## TASK DESCRIPTION
Below are some records. Return exactly the lines from the one with "ltp_word = 29" to the one with "r_epc[0], in the", and nothing else.
»»
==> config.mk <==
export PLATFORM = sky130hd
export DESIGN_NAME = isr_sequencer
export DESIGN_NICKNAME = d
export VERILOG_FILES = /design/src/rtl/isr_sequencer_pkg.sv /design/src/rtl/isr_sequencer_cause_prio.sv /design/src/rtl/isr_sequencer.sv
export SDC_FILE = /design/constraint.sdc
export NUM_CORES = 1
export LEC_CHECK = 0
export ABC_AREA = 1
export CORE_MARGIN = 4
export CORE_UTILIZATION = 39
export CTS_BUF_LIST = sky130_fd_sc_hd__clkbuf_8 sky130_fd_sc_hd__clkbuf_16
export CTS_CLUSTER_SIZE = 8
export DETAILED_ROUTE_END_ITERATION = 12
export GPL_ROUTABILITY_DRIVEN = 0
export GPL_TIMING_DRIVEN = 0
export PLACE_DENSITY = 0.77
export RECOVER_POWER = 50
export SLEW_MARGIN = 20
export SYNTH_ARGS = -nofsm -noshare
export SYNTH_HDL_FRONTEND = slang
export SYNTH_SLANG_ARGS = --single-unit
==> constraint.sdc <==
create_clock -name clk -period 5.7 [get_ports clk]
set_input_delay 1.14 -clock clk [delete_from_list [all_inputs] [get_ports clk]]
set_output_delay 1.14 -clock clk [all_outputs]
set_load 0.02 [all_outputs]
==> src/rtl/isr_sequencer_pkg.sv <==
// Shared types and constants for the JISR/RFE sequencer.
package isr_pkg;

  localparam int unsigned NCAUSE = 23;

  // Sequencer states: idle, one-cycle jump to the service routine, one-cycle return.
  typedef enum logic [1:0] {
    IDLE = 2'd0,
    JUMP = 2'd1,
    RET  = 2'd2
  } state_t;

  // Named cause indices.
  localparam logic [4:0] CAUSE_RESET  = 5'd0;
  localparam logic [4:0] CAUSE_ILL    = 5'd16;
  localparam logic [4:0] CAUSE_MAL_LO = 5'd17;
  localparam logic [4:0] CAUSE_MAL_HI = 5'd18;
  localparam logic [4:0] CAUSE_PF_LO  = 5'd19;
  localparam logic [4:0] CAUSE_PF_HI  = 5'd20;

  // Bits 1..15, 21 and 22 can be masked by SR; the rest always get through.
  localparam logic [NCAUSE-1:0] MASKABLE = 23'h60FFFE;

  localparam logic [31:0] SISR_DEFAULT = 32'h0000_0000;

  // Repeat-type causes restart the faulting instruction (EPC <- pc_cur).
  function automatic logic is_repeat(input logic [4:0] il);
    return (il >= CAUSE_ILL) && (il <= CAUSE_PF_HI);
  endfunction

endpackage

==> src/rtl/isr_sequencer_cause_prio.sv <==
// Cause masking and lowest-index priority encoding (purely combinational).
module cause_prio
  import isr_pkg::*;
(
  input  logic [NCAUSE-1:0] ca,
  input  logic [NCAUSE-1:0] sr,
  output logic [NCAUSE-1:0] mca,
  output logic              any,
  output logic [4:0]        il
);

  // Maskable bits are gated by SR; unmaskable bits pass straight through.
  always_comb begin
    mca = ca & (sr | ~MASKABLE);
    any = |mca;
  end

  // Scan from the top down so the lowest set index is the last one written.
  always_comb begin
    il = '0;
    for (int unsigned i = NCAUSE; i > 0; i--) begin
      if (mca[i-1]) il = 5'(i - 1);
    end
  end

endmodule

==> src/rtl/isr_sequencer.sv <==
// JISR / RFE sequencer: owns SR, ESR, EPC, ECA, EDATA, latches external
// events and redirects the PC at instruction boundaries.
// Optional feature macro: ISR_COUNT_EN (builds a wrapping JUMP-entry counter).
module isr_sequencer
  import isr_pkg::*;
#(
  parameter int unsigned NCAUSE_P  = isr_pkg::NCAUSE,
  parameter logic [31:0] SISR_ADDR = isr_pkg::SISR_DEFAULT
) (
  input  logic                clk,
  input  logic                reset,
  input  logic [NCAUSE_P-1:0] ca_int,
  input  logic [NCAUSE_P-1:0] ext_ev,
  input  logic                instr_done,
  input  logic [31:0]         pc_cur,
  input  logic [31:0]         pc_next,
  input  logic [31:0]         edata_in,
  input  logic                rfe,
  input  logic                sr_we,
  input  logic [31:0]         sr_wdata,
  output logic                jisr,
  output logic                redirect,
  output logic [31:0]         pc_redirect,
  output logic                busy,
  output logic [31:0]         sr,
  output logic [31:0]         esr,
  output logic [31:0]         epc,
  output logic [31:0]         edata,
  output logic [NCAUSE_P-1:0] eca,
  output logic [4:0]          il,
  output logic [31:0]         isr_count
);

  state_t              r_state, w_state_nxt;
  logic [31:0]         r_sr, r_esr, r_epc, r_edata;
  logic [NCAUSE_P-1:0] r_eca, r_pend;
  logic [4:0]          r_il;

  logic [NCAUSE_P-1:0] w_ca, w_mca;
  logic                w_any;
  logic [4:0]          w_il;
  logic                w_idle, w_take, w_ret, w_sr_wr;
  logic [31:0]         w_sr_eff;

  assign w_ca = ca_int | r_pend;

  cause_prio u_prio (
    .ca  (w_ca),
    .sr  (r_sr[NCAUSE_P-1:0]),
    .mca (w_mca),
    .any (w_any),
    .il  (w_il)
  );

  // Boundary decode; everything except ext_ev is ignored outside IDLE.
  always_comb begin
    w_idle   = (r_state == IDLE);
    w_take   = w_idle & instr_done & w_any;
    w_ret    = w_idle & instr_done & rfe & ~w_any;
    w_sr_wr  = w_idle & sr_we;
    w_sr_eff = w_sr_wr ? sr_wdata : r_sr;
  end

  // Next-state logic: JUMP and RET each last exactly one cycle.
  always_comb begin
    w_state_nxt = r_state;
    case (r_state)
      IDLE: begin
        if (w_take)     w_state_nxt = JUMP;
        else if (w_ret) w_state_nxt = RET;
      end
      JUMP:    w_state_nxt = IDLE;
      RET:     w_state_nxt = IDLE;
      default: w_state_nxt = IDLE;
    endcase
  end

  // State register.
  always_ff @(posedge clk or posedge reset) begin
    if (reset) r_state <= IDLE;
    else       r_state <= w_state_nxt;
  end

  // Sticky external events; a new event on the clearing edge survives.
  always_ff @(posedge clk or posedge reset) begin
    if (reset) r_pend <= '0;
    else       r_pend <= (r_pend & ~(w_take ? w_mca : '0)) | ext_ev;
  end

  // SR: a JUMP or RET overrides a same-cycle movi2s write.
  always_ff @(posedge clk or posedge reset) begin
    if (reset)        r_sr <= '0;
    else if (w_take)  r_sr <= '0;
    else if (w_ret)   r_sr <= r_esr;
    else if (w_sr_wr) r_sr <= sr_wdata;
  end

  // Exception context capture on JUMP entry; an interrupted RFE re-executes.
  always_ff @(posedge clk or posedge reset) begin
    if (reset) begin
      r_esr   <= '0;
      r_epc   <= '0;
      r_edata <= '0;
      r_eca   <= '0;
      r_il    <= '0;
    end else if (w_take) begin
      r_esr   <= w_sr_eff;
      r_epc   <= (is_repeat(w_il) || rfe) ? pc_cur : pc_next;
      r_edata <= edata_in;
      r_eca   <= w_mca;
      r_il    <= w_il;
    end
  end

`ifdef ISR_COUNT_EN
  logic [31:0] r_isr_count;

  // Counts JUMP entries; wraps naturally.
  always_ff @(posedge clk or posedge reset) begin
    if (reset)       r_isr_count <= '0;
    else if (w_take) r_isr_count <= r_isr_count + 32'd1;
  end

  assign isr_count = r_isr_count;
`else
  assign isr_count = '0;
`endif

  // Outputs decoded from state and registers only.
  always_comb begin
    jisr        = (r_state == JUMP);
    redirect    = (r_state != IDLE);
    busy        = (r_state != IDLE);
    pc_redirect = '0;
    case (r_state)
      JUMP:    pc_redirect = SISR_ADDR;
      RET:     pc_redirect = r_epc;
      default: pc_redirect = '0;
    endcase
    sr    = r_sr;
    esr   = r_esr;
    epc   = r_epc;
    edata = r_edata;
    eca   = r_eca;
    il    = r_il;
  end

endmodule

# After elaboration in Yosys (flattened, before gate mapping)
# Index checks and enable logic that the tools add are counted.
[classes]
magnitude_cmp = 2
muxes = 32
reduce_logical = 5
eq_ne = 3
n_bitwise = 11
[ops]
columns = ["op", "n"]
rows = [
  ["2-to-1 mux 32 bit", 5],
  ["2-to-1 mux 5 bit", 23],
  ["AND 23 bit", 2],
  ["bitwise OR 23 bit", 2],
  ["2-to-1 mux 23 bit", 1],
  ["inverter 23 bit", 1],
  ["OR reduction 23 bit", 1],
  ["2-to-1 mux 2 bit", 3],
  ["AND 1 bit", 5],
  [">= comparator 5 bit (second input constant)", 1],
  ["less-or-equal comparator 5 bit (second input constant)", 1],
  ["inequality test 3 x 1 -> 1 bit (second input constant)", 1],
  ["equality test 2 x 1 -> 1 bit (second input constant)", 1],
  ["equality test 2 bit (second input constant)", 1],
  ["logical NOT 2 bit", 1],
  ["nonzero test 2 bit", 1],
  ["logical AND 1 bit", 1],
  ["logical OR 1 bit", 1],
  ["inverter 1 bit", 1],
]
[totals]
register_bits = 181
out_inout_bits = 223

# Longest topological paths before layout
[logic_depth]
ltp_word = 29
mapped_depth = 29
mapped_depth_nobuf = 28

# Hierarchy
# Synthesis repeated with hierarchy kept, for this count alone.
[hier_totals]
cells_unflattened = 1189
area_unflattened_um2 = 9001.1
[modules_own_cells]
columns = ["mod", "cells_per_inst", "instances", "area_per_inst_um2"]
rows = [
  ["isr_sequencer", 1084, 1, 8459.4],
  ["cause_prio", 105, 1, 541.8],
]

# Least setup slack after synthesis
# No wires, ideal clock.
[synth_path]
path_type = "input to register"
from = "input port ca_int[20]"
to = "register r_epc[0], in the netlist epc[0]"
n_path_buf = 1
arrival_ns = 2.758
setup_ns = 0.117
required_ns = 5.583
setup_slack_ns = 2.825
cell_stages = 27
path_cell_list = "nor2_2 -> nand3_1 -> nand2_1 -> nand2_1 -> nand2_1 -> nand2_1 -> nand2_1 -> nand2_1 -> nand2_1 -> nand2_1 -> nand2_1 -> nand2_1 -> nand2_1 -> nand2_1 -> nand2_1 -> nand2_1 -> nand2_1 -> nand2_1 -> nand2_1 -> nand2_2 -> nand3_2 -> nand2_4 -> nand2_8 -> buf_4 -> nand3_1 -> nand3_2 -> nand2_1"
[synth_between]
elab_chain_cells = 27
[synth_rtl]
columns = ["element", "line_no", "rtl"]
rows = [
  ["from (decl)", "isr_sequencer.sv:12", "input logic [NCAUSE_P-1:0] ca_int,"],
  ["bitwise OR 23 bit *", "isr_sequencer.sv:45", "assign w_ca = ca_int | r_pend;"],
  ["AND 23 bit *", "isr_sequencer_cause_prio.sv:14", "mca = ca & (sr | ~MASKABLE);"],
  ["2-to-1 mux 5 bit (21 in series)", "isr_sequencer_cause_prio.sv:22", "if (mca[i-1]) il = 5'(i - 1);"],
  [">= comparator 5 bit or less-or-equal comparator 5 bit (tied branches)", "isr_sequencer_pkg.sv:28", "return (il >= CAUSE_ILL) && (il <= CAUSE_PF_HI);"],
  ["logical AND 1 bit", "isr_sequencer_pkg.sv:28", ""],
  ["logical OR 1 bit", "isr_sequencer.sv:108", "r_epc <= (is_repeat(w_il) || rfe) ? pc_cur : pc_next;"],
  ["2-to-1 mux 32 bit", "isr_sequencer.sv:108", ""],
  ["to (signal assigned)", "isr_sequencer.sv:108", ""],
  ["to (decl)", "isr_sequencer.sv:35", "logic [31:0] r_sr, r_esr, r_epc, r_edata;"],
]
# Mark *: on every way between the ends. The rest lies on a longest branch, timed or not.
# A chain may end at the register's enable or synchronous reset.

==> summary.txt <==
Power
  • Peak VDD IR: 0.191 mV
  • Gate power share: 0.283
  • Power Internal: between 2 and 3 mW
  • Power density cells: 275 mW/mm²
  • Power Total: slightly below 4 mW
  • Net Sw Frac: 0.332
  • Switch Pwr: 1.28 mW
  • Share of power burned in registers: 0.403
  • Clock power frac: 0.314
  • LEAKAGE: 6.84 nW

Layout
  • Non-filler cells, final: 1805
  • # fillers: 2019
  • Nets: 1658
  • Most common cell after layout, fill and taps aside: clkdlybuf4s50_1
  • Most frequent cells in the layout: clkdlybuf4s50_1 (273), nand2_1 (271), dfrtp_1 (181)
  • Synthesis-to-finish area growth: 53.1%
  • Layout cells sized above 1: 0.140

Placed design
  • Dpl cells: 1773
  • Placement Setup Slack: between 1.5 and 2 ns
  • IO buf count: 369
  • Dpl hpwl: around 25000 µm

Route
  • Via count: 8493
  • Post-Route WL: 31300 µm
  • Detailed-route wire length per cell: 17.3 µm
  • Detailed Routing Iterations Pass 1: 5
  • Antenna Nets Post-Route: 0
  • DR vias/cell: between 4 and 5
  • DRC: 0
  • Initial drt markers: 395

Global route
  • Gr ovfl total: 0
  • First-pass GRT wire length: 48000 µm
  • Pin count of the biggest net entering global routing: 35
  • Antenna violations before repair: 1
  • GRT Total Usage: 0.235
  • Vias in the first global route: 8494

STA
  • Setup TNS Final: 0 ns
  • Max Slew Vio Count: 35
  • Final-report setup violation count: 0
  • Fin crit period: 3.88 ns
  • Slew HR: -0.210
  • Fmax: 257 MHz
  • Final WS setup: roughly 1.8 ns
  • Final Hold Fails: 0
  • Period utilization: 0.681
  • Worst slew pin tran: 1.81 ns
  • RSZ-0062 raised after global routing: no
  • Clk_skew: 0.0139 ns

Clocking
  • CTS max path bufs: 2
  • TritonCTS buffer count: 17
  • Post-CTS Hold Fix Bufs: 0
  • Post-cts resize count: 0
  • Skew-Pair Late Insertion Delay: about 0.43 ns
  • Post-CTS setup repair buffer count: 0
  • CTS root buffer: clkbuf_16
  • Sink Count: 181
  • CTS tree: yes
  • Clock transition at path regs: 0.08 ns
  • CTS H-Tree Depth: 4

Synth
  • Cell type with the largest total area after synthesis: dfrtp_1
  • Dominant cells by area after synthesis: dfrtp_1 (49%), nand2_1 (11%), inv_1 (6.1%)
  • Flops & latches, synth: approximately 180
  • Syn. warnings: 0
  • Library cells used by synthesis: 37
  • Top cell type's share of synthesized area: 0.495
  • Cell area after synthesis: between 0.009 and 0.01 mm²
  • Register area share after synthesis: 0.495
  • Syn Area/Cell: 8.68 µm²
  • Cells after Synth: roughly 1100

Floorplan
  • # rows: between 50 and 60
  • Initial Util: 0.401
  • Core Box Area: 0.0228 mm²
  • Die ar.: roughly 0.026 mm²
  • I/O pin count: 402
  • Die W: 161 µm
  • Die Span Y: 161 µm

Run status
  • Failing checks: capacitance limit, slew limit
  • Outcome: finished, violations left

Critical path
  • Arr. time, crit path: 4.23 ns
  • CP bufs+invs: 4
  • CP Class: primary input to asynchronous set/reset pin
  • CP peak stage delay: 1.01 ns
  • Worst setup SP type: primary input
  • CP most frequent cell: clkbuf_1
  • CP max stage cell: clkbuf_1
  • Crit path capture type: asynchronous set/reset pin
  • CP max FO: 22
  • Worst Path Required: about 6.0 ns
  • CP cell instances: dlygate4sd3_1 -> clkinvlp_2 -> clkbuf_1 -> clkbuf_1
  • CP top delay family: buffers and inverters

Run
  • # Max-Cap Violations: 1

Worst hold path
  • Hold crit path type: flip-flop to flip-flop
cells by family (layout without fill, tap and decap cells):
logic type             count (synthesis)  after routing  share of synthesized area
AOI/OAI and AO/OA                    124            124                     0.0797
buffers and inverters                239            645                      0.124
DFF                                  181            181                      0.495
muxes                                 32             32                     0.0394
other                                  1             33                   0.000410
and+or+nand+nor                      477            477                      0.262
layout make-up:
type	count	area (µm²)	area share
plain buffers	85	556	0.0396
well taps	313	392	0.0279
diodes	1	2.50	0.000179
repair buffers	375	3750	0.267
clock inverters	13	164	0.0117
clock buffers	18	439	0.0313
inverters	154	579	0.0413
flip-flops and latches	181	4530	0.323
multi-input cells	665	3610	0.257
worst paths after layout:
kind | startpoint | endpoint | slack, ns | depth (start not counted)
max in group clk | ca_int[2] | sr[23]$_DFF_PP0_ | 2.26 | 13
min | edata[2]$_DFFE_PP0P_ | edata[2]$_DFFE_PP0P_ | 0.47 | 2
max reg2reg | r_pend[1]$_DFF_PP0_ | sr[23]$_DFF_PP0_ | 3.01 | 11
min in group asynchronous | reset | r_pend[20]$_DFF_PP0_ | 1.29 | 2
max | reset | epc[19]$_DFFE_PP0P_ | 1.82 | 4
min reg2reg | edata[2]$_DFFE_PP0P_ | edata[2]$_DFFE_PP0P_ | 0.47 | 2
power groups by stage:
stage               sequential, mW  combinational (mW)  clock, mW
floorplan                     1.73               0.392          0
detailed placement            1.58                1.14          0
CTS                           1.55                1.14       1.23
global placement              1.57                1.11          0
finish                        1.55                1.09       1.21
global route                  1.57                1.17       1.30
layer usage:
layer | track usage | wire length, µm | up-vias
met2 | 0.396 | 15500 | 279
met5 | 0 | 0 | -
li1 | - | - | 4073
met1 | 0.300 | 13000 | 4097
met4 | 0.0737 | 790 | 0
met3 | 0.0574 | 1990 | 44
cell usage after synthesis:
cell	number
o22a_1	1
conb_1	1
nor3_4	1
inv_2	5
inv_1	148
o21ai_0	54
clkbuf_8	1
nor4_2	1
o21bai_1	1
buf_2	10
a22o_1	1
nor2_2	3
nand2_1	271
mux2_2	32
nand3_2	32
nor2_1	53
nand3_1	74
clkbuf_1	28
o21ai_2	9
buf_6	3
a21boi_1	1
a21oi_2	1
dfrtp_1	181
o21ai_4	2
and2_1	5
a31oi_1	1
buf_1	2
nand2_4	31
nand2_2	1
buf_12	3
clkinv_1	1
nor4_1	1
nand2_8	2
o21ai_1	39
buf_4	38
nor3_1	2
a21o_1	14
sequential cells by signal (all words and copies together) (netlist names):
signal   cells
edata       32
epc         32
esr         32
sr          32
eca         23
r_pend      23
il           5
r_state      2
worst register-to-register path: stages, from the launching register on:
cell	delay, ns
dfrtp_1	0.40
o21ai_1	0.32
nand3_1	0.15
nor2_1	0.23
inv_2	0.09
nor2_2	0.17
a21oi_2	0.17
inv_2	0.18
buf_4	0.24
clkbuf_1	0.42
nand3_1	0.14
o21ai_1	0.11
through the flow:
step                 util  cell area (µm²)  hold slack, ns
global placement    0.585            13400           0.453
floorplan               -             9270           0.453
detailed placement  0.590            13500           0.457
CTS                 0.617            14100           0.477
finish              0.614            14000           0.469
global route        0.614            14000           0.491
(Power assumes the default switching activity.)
««
## RESPONSE TO THE TASK
ltp_word = 29
mapped_depth = 29
mapped_depth_nobuf = 28

# Hierarchy
# Synthesis repeated with hierarchy kept, for this count alone.
[hier_totals]
cells_unflattened = 1189
area_unflattened_um2 = 9001.1
[modules_own_cells]
columns = ["mod", "cells_per_inst", "instances", "area_per_inst_um2"]
rows = [
  ["isr_sequencer", 1084, 1, 8459.4],
  ["cause_prio", 105, 1, 541.8],
]

# Least setup slack after synthesis
# No wires, ideal clock.
[synth_path]
path_type = "input to register"
from = "input port ca_int[20]"
to = "register r_epc[0], in the netlist epc[0]"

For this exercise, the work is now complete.